** Dataset content follows **

### src/rtl/core/cpu_load_moving_average_unit_assert.svh
// assertion macros for the cpu load moving average unit
// the using module provides i_clk and i_rst_n
`ifndef CPU_LOAD_MOVING_AVERAGE_UNIT_ASSERT_SVH
`define CPU_LOAD_MOVING_AVERAGE_UNIT_ASSERT_SVH

`ifndef SYNTHESIS

// same-cycle implication
`define CLMA_ASSERT(lbl, ante, cons, msg) \
    lbl: assert property (@(posedge i_clk) disable iff (!i_rst_n) (ante) |-> (cons)) \
        else $error(msg);

// next-cycle implication
`define CLMA_ASSERT_NEXT(lbl, ante, cons, msg) \
    lbl: assert property (@(posedge i_clk) disable iff (!i_rst_n) (ante) |=> (cons)) \
        else $error(msg);

`else

`define CLMA_ASSERT(lbl, ante, cons, msg)
`define CLMA_ASSERT_NEXT(lbl, ante, cons, msg)

`endif

`endif

### src/rtl/core/clma_pkg.sv
package clma_pkg;

    // window and field widths
    localparam int WINDOW  = 8;
    localparam int TICK_W  = 32;
    localparam int PCT_W   = 7;
    localparam int PCT_MAX = 100;

    // divider sizing: quotient bits, shifted divisor and dividend
    localparam int QUO_W  = PCT_W;
    localparam int STEP_W = $clog2(QUO_W + 1);
    localparam int MULT_W = TICK_W + QUO_W;

    // ring bookkeeping
    localparam int PTR_W  = (WINDOW > 1) ? $clog2(WINDOW) : 1;
    localparam int FILL_W = $clog2(WINDOW + 1);
    localparam int SUM_W  = $clog2(WINDOW * PCT_MAX + 1);

    // input word
    typedef struct packed {
        logic [TICK_W-1:0] user_ticks;
        logic [TICK_W-1:0] system_ticks;
        logic [TICK_W-1:0] nice_ticks;
        logic [TICK_W-1:0] idle_ticks;
    } t_in_word;

    // output word
    typedef struct packed {
        logic [PCT_W-1:0] load_percent;
        logic             window_ready;
    } t_out_word;

    // sequencer states
    typedef enum logic [2:0] {
        S_IDLE,
        S_DIFF,
        S_MUL,
        S_DIV,
        S_UPD
    } t_state;

    // controller to datapath
    typedef struct packed {
        logic load_in;
        logic diff;
        logic mul;
        logic div_step;
        logic div_first;
        logic update;
    } t_cmd;

    // datapath to controller
    typedef struct packed {
        logic div_ge;
        logic den_zero;
    } t_status;

endpackage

** End of Dataset content **

§ Task details
Scan the lines above for "cycle", then copy every one that has it.

§ Written answer
// same-cycle implication
// next-cycle implication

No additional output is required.